I though there was something genuine in my teacher and principal at Op-c because they seemed to care at the time, they laughed at my short story made me feel supported. They had no idea about what watson and petra did, and I intended to tell them. so I tried reaching out and staying in touch with them. I just wanted comfort and someone I could trust. I thought it would bring me peace and healing to talk to them again. My teacher, Ms.Allen and I became facebook friends and talked sometimes. After she asked me about how to find monarch caterpillars, she stopped talking to me. Then my account got hacked and she blocked me. I thought it was just a misunderstanding so I asked her about it on another form of social media and she didn't even respond. I made art for the Op-C principal, mrs.Morgan. She originally said she wanted to meet, but I guess she changed her mind. I left the art at the door and she thanked me for it but said she couldn't meet.

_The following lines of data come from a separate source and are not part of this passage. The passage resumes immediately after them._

From an optimization exercise on the open Yosys and OpenROAD flow, aimed at small area and a short achievable clock period; shortcuts taken in it are not production practice. Only simulation tests tie the RTL to the original design; equivalence was not proved. Power figures rest on the tool's default switching activity, not on a simulated workload.

==> flow/design.v <==
package rv_pkg;
    typedef logic [32-1:0]        xlen_t;        
    typedef logic [32-1:0]        instr_t;       
    typedef logic [5-1:0]  reg_addr_t;    
    typedef logic [16-1:0] dmem_addr_t;   
    typedef enum logic [2:0] {
        alu_add,
        alu_sub,
        alu_and,
        alu_or,
        alu_xor
    } alu_op_e;
    typedef enum logic [1:0] {
        mem_none,
        mem_load,
        mem_store
    } mem_op_e;
    typedef enum logic [2:0] {
        w_word,
        w_half,
        w_half_u,
        w_byte,
        w_byte_u
    } width_e;
endpackage
`timescale 1ns/1ns
module rv_fetch (
    input  logic           clk,
    input  logic           rst_n,
    input  logic           halt,         
    input  rv_pkg::instr_t imem_data,    
    output rv_pkg::xlen_t  imem_addr,
    output rv_pkg::instr_t instr         
);
    rv_pkg::xlen_t pc;
    always_ff @(posedge clk or negedge rst_n) begin
        if (!rst_n) begin
            pc <= '0;
        end else if (!halt) begin
            pc <= pc + 32'd4;    
        end
    end
    assign imem_addr = pc;
    always_ff @(posedge clk or negedge rst_n) begin
        if (!rst_n) begin
            instr <= '0;               
        end else if (!halt) begin
            instr <= imem_data;
        end
    end
endmodule
`timescale 1ns/1ns
module rv_decode (
    input  logic              clk,
    input  logic              rst_n,
    input  logic              halt,
    input  rv_pkg::instr_t    instr,      
    input  logic              rf_we,      
    input  rv_pkg::reg_addr_t rf_waddr,
    input  rv_pkg::xlen_t     rf_wdata,
    output logic              id_ex_valid,        
    output rv_pkg::reg_addr_t id_ex_rd,
    output logic              id_ex_wb_en,        
    output rv_pkg::alu_op_e   id_ex_alu_op,
    output rv_pkg::xlen_t     id_ex_opnd_a,       
    output rv_pkg::xlen_t     id_ex_opnd_b,       
    output rv_pkg::xlen_t     id_ex_store_data,   
    output rv_pkg::mem_op_e   id_ex_mem_op,
    output rv_pkg::width_e    id_ex_width,
    output logic              id_ex_brk,          
    output logic              id_ex_fin           
);
    logic [6:0]        opcode;
    logic [2:0]        funct3;
    logic [6:0]        funct7;
    rv_pkg::reg_addr_t rd;
    rv_pkg::reg_addr_t rs1;
    rv_pkg::reg_addr_t rs2;
    rv_pkg::xlen_t     imm_i;
    rv_pkg::xlen_t     imm_s;
    rv_pkg::xlen_t     regs [2**5];
    rv_pkg::xlen_t     rs1_data;
    rv_pkg::xlen_t     rs2_data;
    logic              is_reg;
    logic              is_imm;
    logic              is_load;
    logic              is_store;
    logic              is_system;
    rv_pkg::alu_op_e   alu_op_d;
    rv_pkg::mem_op_e   mem_op_d;
    rv_pkg::width_e    width_d;
    assign opcode = instr[6:0];
    assign rd     = instr[11:7];
    assign funct3 = instr[14:12];
    assign rs1    = instr[19:15];
    assign rs2    = instr[24:20];
    assign funct7 = instr[31:25];
    assign imm_i  = {{20{instr[31]}}, instr[31:20]};               
    assign imm_s  = {{20{instr[31]}}, instr[31:25], instr[11:7]};  
    assign is_reg    = (opcode == 7'b011_0011);
    assign is_imm    = (opcode == 7'b001_0011);
    assign is_load   = (opcode == 7'b000_0011);
    assign is_store  = (opcode == 7'b010_0011);
    assign is_system = (opcode == 7'b111_0011);
    always_comb begin
        alu_op_d = rv_pkg::alu_add;    
        if (is_reg || is_imm) begin
            case (funct3)
                3'b000: alu_op_d = (is_reg && funct7[5]) ? rv_pkg::alu_sub
                                                                  : rv_pkg::alu_add;
                3'b100:     alu_op_d = rv_pkg::alu_xor;
                3'b110:      alu_op_d = rv_pkg::alu_or;
                3'b111:     alu_op_d = rv_pkg::alu_and;
                default:        alu_op_d = rv_pkg::alu_add;    
            endcase
        end
    end
    always_comb begin
        case (funct3)
            3'b000:  width_d = rv_pkg::w_byte;
            3'b001:  width_d = rv_pkg::w_half;
            3'b100: width_d = rv_pkg::w_byte_u;
            3'b101: width_d = rv_pkg::w_half_u;
            default:   width_d = rv_pkg::w_word;    
        endcase
    end
    assign mem_op_d = is_load  ? rv_pkg::mem_load  :
                      is_store ? rv_pkg::mem_store : rv_pkg::mem_none;
    always_ff @(posedge clk) begin
        if (!halt && rf_we) begin
            regs[rf_waddr] <= rf_wdata;
        end
    end
    assign rs1_data = (rs1 == '0) ? '0 : regs[rs1];
    assign rs2_data = (rs2 == '0) ? '0 : regs[rs2];
    always_ff @(posedge clk or negedge rst_n) begin
        if (!rst_n) begin
            id_ex_valid  <= 1'b0;
            id_ex_wb_en  <= 1'b0;
            id_ex_mem_op <= rv_pkg::mem_none;
            id_ex_alu_op <= rv_pkg::alu_add;
            id_ex_width  <= rv_pkg::w_word;
            id_ex_brk    <= 1'b0;
            id_ex_fin    <= 1'b0;
        end else if (!halt) begin
            id_ex_valid  <= (instr != '0);                               
            id_ex_wb_en  <= (is_reg || is_imm || is_load) && (rd != '0);
            id_ex_mem_op <= mem_op_d;
            id_ex_alu_op <= alu_op_d;
            id_ex_width  <= width_d;
            id_ex_brk    <= is_system && (funct3 == 3'b000) && (imm_i == 32'd1);
            id_ex_fin    <= is_system && (funct3 == 3'b000) && (imm_i == '0);
        end
    end
    always_ff @(posedge clk) begin
        if (!halt) begin
            id_ex_rd         <= rd;
            id_ex_opnd_a     <= rs1_data;
            id_ex_opnd_b     <= is_reg ? rs2_data : (is_store ? imm_s : imm_i);
            id_ex_store_data <= rs2_data;
        end
    end
endmodule
`timescale 1ns/1ns
module rv_execute (
    input  logic          clk,
    input  logic          rst_n,
    input  logic          halt,
    input  logic              id_ex_valid,
    input  rv_pkg::reg_addr_t id_ex_rd,
    input  logic              id_ex_wb_en,
    input  rv_pkg::alu_op_e   id_ex_alu_op,
    input  rv_pkg::xlen_t     id_ex_opnd_a,
    input  rv_pkg::xlen_t     id_ex_opnd_b,
    input  rv_pkg::xlen_t     id_ex_store_data,
    input  rv_pkg::mem_op_e   id_ex_mem_op,
    input  rv_pkg::width_e    id_ex_width,
    input  logic              id_ex_brk,
    input  logic              id_ex_fin,
    output logic              ex_mem_valid,
    output rv_pkg::reg_addr_t ex_mem_rd,
    output logic              ex_mem_wb_en,
    output rv_pkg::xlen_t     ex_mem_result,      
    output rv_pkg::mem_op_e   ex_mem_mem_op,
    output rv_pkg::width_e    ex_mem_width,
    output logic              ex_mem_brk,
    output logic              ex_mem_fin,
    output rv_pkg::xlen_t store_data_out    
);
    rv_pkg::xlen_t alu_y;
    always_comb begin
        case (id_ex_alu_op)
            rv_pkg::alu_add: alu_y = id_ex_opnd_a + id_ex_opnd_b;    
            rv_pkg::alu_sub: alu_y = id_ex_opnd_a - id_ex_opnd_b;
            rv_pkg::alu_and: alu_y = id_ex_opnd_a & id_ex_opnd_b;
            rv_pkg::alu_or:  alu_y = id_ex_opnd_a | id_ex_opnd_b;
            rv_pkg::alu_xor: alu_y = id_ex_opnd_a ^ id_ex_opnd_b;
            default:         alu_y = '0;
        endcase
    end
    always_ff @(posedge clk or negedge rst_n) begin
        if (!rst_n) begin
            ex_mem_valid  <= 1'b0;
            ex_mem_wb_en  <= 1'b0;
            ex_mem_mem_op <= rv_pkg::mem_none;
            ex_mem_width  <= rv_pkg::w_word;
            ex_mem_brk    <= 1'b0;
            ex_mem_fin    <= 1'b0;
        end else if (!halt) begin
            ex_mem_valid  <= id_ex_valid;
            ex_mem_wb_en  <= id_ex_wb_en;
            ex_mem_mem_op <= id_ex_mem_op;
            ex_mem_width  <= id_ex_width;
            ex_mem_brk    <= id_ex_brk;
            ex_mem_fin    <= id_ex_fin;
        end
    end
    always_ff @(posedge clk) begin
        if (!halt) begin
            ex_mem_rd      <= id_ex_rd;
            ex_mem_result  <= alu_y;               
            store_data_out <= id_ex_store_data;
        end
    end
endmodule
`timescale 1ns/1ns
module rv_memory (
    input  logic               clk,
    input  logic               rst_n,
    input  logic               halt,
    input  logic               ex_mem_valid,
    input  rv_pkg::reg_addr_t  ex_mem_rd,
    input  logic               ex_mem_wb_en,
    input  rv_pkg::xlen_t      ex_mem_result,
    input  rv_pkg::mem_op_e    ex_mem_mem_op,
    input  rv_pkg::width_e     ex_mem_width,
    input  logic               ex_mem_brk,
    input  logic               ex_mem_fin,
    input  rv_pkg::xlen_t      store_data,
    output logic               dmem_read_wrn,    
    output rv_pkg::dmem_addr_t dmem_addr,
    output rv_pkg::xlen_t      dmem_wdata,
    input  rv_pkg::xlen_t      dmem_rdata,
    output logic               mem_wb_valid,
    output rv_pkg::reg_addr_t  mem_wb_rd,
    output logic               mem_wb_wb_en,
    output rv_pkg::xlen_t      mem_wb_result,     
    output rv_pkg::mem_op_e    mem_wb_mem_op,
    output rv_pkg::width_e     mem_wb_width,
    output logic               mem_wb_brk,
    output logic               mem_wb_fin
);
    logic          is_store;
    logic          is_access;
    rv_pkg::xlen_t store_ext;
    assign is_store  = (ex_mem_mem_op == rv_pkg::mem_store);
    assign is_access = (ex_mem_mem_op != rv_pkg::mem_none);
    always_comb begin
        case (ex_mem_width)
            rv_pkg::w_half, rv_pkg::w_half_u: store_ext = {{16{store_data[15]}}, store_data[15:0]};
            rv_pkg::w_byte, rv_pkg::w_byte_u: store_ext = {{24{store_data[7]}}, store_data[7:0]};
            default:                          store_ext = store_data;
        endcase
    end
    assign dmem_read_wrn = !is_store;
    assign dmem_addr     = is_access ? ex_mem_result[16-1:0] : '0;
    assign dmem_wdata    = is_store ? store_ext : '0;    
    always_ff @(posedge clk or negedge rst_n) begin
        if (!rst_n) begin
            mem_wb_valid  <= 1'b0;
            mem_wb_wb_en  <= 1'b0;
            mem_wb_mem_op <= rv_pkg::mem_none;
            mem_wb_width  <= rv_pkg::w_word;
            mem_wb_brk    <= 1'b0;
            mem_wb_fin    <= 1'b0;
        end else if (!halt) begin
            mem_wb_valid  <= ex_mem_valid;
            mem_wb_wb_en  <= ex_mem_wb_en;
            mem_wb_mem_op <= ex_mem_mem_op;
            mem_wb_width  <= ex_mem_width;
            mem_wb_brk    <= ex_mem_brk;
            mem_wb_fin    <= ex_mem_fin;
        end
    end
    always_ff @(posedge clk) begin
        if (!halt) begin
            mem_wb_rd     <= ex_mem_rd;
            mem_wb_result <= (ex_mem_mem_op == rv_pkg::mem_load) ? dmem_rdata    
                                                                 : ex_mem_result;
        end
    end
endmodule
`timescale 1ns/1ns
module rv_writeback (
    input  logic              mem_wb_valid,
    input  rv_pkg::reg_addr_t mem_wb_rd,
    input  logic              mem_wb_wb_en,
    input  rv_pkg::xlen_t     mem_wb_result,
    input  rv_pkg::mem_op_e   mem_wb_mem_op,
    input  rv_pkg::width_e    mem_wb_width,
    input  logic              mem_wb_brk,
    input  logic              mem_wb_fin,
    output logic              rf_we,
    output rv_pkg::reg_addr_t rf_waddr,
    output rv_pkg::xlen_t     rf_wdata,
    output logic              instr_retired,
    output logic              breakpoint_fired,
    output logic              finish_exec
);
    rv_pkg::xlen_t load_ext;
    rv_pkg::xlen_t wb_data;
    always_comb begin
        case (mem_wb_width)
            rv_pkg::w_half:   load_ext = {{16{mem_wb_result[15]}}, mem_wb_result[15:0]};
            rv_pkg::w_half_u: load_ext = {16'd0, mem_wb_result[15:0]};
            rv_pkg::w_byte:   load_ext = {{24{mem_wb_result[7]}}, mem_wb_result[7:0]};
            rv_pkg::w_byte_u: load_ext = {24'd0, mem_wb_result[7:0]};
            default:          load_ext = mem_wb_result;    
        endcase
    end
    assign wb_data = (mem_wb_mem_op == rv_pkg::mem_load) ? load_ext : mem_wb_result;
    assign rf_we    = mem_wb_valid && mem_wb_wb_en;
    assign rf_waddr = rf_we ? mem_wb_rd : '0;
    assign rf_wdata = rf_we ? wb_data : '0;
    assign instr_retired    = mem_wb_valid;
    assign breakpoint_fired = mem_wb_valid && mem_wb_brk;
    assign finish_exec      = mem_wb_valid && mem_wb_fin;
endmodule
`timescale 1ns/1ns
module rv_core_top (
    input  logic               clk,
    input  logic               rst_n,
    input  logic               halt,               
    output rv_pkg::xlen_t      imem_addr,
    input  rv_pkg::instr_t     imem_data,
    output logic               dmem_read_wrn,
    output rv_pkg::dmem_addr_t dmem_addr,
    output rv_pkg::xlen_t      dmem_wdata,
    input  rv_pkg::xlen_t      dmem_rdata,
    output logic               instr_retired,
    output logic               breakpoint_fired,
    output logic               finish_exec
);
    rv_pkg::instr_t    instr;         
    rv_pkg::xlen_t     store_data;    
    logic              rf_we;         
    rv_pkg::reg_addr_t rf_waddr;
    rv_pkg::xlen_t     rf_wdata;
    logic              id_ex_valid;
    rv_pkg::reg_addr_t id_ex_rd;
    logic              id_ex_wb_en;
    rv_pkg::alu_op_e   id_ex_alu_op;
    rv_pkg::xlen_t     id_ex_opnd_a;
    rv_pkg::xlen_t     id_ex_opnd_b;
    rv_pkg::xlen_t     id_ex_store_data;
    rv_pkg::mem_op_e   id_ex_mem_op;
    rv_pkg::width_e    id_ex_width;
    logic              id_ex_brk;
    logic              id_ex_fin;
    logic              ex_mem_valid;
    rv_pkg::reg_addr_t ex_mem_rd;
    logic              ex_mem_wb_en;
    rv_pkg::xlen_t     ex_mem_result;
    rv_pkg::mem_op_e   ex_mem_mem_op;
    rv_pkg::width_e    ex_mem_width;
    logic              ex_mem_brk;
    logic              ex_mem_fin;
    logic              mem_wb_valid;
    rv_pkg::reg_addr_t mem_wb_rd;
    logic              mem_wb_wb_en;
    rv_pkg::xlen_t     mem_wb_result;
    rv_pkg::mem_op_e   mem_wb_mem_op;
    rv_pkg::width_e    mem_wb_width;
    logic              mem_wb_brk;
    logic              mem_wb_fin;
    rv_fetch rv_fetch_i (
        .clk       (clk),
        .rst_n     (rst_n),
        .halt      (halt),
        .imem_data (imem_data),
        .imem_addr (imem_addr),
        .instr     (instr)
    );
    rv_decode rv_decode_i (
        .clk      (clk),
        .rst_n    (rst_n),
        .halt     (halt),
        .instr    (instr),
        .rf_we    (rf_we),
        .rf_waddr (rf_waddr),
        .rf_wdata (rf_wdata),
        .id_ex_valid     (id_ex_valid),
        .id_ex_rd        (id_ex_rd),
        .id_ex_wb_en     (id_ex_wb_en),
        .id_ex_alu_op    (id_ex_alu_op),
        .id_ex_opnd_a    (id_ex_opnd_a),
        .id_ex_opnd_b    (id_ex_opnd_b),
        .id_ex_store_data(id_ex_store_data),
        .id_ex_mem_op    (id_ex_mem_op),
        .id_ex_width     (id_ex_width),
        .id_ex_brk       (id_ex_brk),
        .id_ex_fin       (id_ex_fin)
    );
    rv_execute rv_execute_i (
        .clk            (clk),
        .rst_n          (rst_n),
        .halt           (halt),
        .id_ex_valid     (id_ex_valid),
        .id_ex_rd        (id_ex_rd),
        .id_ex_wb_en     (id_ex_wb_en),
        .id_ex_alu_op    (id_ex_alu_op),
        .id_ex_opnd_a    (id_ex_opnd_a),
        .id_ex_opnd_b    (id_ex_opnd_b),
        .id_ex_store_data(id_ex_store_data),
        .id_ex_mem_op    (id_ex_mem_op),
        .id_ex_width     (id_ex_width),
        .id_ex_brk       (id_ex_brk),
        .id_ex_fin       (id_ex_fin),
        .ex_mem_valid     (ex_mem_valid),
        .ex_mem_rd        (ex_mem_rd),
        .ex_mem_wb_en     (ex_mem_wb_en),
        .ex_mem_result    (ex_mem_result),
        .ex_mem_mem_op    (ex_mem_mem_op),
        .ex_mem_width     (ex_mem_width),
        .ex_mem_brk       (ex_mem_brk),
        .ex_mem_fin       (ex_mem_fin),
        .store_data_out (store_data)
    );
    rv_memory rv_memory_i (
        .clk           (clk),
        .rst_n         (rst_n),
        .halt          (halt),
        .ex_mem_valid     (ex_mem_valid),
        .ex_mem_rd        (ex_mem_rd),
        .ex_mem_wb_en     (ex_mem_wb_en),
        .ex_mem_result    (ex_mem_result),
        .ex_mem_mem_op    (ex_mem_mem_op),
        .ex_mem_width     (ex_mem_width),
        .ex_mem_brk       (ex_mem_brk),
        .ex_mem_fin       (ex_mem_fin),
        .store_data    (store_data),
        .dmem_read_wrn (dmem_read_wrn),
        .dmem_addr     (dmem_addr),
        .dmem_wdata    (dmem_wdata),
        .dmem_rdata    (dmem_rdata),
        .mem_wb_valid     (mem_wb_valid),
        .mem_wb_rd        (mem_wb_rd),
        .mem_wb_wb_en     (mem_wb_wb_en),
        .mem_wb_result    (mem_wb_result),
        .mem_wb_mem_op    (mem_wb_mem_op),
        .mem_wb_width     (mem_wb_width),
        .mem_wb_brk       (mem_wb_brk),
        .mem_wb_fin       (mem_wb_fin)
    );
    rv_writeback rv_writeback_i (
        .mem_wb_valid     (mem_wb_valid),
        .mem_wb_rd        (mem_wb_rd),
        .mem_wb_wb_en     (mem_wb_wb_en),
        .mem_wb_result    (mem_wb_result),
        .mem_wb_mem_op    (mem_wb_mem_op),
        .mem_wb_width     (mem_wb_width),
        .mem_wb_brk       (mem_wb_brk),
        .mem_wb_fin       (mem_wb_fin),
        .rf_we            (rf_we),
        .rf_waddr         (rf_waddr),
        .rf_wdata         (rf_wdata),
        .instr_retired    (instr_retired),
        .breakpoint_fired (breakpoint_fired),
        .finish_exec      (finish_exec)
    );
endmodule
==> flow/run.sh <==
#!/bin/bash
# synth_recipe.tcl (not shown) runs the flow's synth.tcl, then flattens the netlist and writes it again
# the make line also repeats each setting of config.mk as NAME=value (left out here)
make -C /OpenROAD-flow-scripts/flow DESIGN_CONFIG=/design/flow/config.mk WORK_HOME=/design/flow/orfs CLKGATE_MAP_FILE= SYNTH_SCRIPT=/design/flow/synth_recipe.tcl finish
==> flow/config.mk <==
export PLATFORM = sky130hd
export DESIGN_NAME = rv_core_top
export DESIGN_NICKNAME = rv_core_top
export VERILOG_FILES = /design/flow/design.v
export SDC_FILE = /design/flow/constraint.sdc
export NUM_CORES = 4
export LEC_CHECK = 0
export CAP_MARGIN = 20
export CORE_MARGIN = 2
export CORE_UTILIZATION = 45
export PLACE_DENSITY = 0.6
export SLEW_MARGIN = 20
==> flow/constraint.sdc <==
create_clock -name core_clock -period 5.0 [get_ports {clk}]
set_input_delay 1.0000 -clock core_clock [delete_from_list [all_inputs] [get_ports {clk}]]
set_output_delay 1.0000 -clock core_clock [all_outputs]
set_load 0.01 [all_outputs]
==> run notes <==
==> worst max-delay path by stage <==
stage                                                           to  slack [ns]  cells past startpoint
after floorplan                      rv_fetch_i.pc[25]$_DFFE_PN0N_      -0.002                      8
after global placement    rv_execute_i.ex_mem_result[28]$_DFFE_PN_        0.63                     13
after detailed placement  rv_execute_i.ex_mem_result[22]$_DFFE_PN_        0.68                     13
after CTS                                           dmem_wdata[26]        0.59                      6
after global routing      rv_execute_i.ex_mem_result[26]$_DFFE_PN_        0.32                     13
final                     rv_execute_i.ex_mem_result[28]$_DFFE_PN_        0.63                     13
==> metrics by stage <==
stage               setup slack [ns]  std cells
floorplan                   -0.00248       3643
global placement               0.628       5558
detailed placement             0.683       5560
CTS                            0.590       5819
global route                   0.323       5819
finish                         0.628       5820
==> power by group through the flow <==
stage | Clock [mW] | Sequential [mW] | Combinational [mW]
finish | 10.6 | 12.9 | 3.81
global route | 11.2 | 12.9 | 4.08
CTS | 10.8 | 12.9 | 3.80
detailed placement | 0 | 13.1 | 3.79
global placement | 0 | 13.1 | 3.78
floorplan | 0 | 12.8 | 2.63
==> state kept, by name, indices dropped and copies added, names as in the netlist, 5 cells and up <==
name and flops:
rv_execute_i.ex_mem_rd 5, rv_decode_i.id_ex_opnd_a 32, rv_memory_i.mem_wb_rd 5, rv_memory_i.mem_wb_result 32, rv_execute_i.ex_mem_result 32, rv_fetch_i.instr 32
rv_decode_i.id_ex_store_data 32, rv_execute_i.store_data_out 32, rv_decode_i.id_ex_rd 5, rv_decode_i.regs 1024, rv_fetch_i.pc 30, rv_decode_i.id_ex_opnd_b 32
==> cell usage in the layout, fill, tap and decap left out, types with 108 or more instances in the layout <==
master,netlist,layout
buf_4,20,108
a21oi_1,166,150
edfxtp_1,1231,1231
nor2_1,154,119
mux2_2,148,148
clkdlybuf4s50_1,0,146
nand2_1,114,111
mux4_2,522,522
mux2i_1,148,148
clkbuf_16,0,145
==> cells by family after synthesis <==
| kind of cell | share of synthesized area (%) |
|---|---|
| flip-flops | 62.1 |
| multiplexers | 23.6 |
| AND/OR/NAND/NOR | 3.90 |
| AO/OA/AOI/OAI | 5.01 |
| buffers and inverters | 2.30 |
| adder cells (fa/ha/maj) | 1.95 |
| XOR/XNOR | 1.19 |
| other | 0.00593 |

I even offered lunch but she just didn't care all she said was, "Isabelle, I can't meet with you socially." like she was annoyed almost. Maybe she wasn't trying to be mean, but I don't really care at this point. I can't say I'm to surprised either, because this is just how people are. I was disappointed. I thought I saw something genuine but yet again I was wrong. It was all a lie.
They pretended to care and they won't miss me. I remember when I was at Op-c. I was upset and stressed about everything. I remember a kind teacher telling me that my strengths and that I was kind. I remember her telling me not to beat myself up. I remember a kind principal taking me for a walk to calm down, talking to me about cute butterflies and other things that made me happy. I remember her giving me advice. I remember the encouragement. I remember meeting my reading goal and them saying how proud they were of me and giving me a trophy. I remember a kind teacher and principal laughing at the short essay I wrote about the best summer I ever had with my friend Meg and my favorite person, Mrs.Brun. I remember them caring and making me feel like it was all going to be okay. But that memory was the last one that made me feel attached to this life and now its bitter and makes my head burn. I don't feel right...everything feels off. I think I've reached my limit. I have this fundraiser to do, which will probably be another disappointment or waste of time but it's for my old friend, Alliea who caught her bus early. Idk if she wrecked her car on purpose to kill herself or if it were just an accident...but it doesn't matter because she's gone and soon I will be too. My last good deed better not be for nothing, maybe this is selfish but I hope I get something out of it. I'll go out with a bang...or maybe I'll just leave.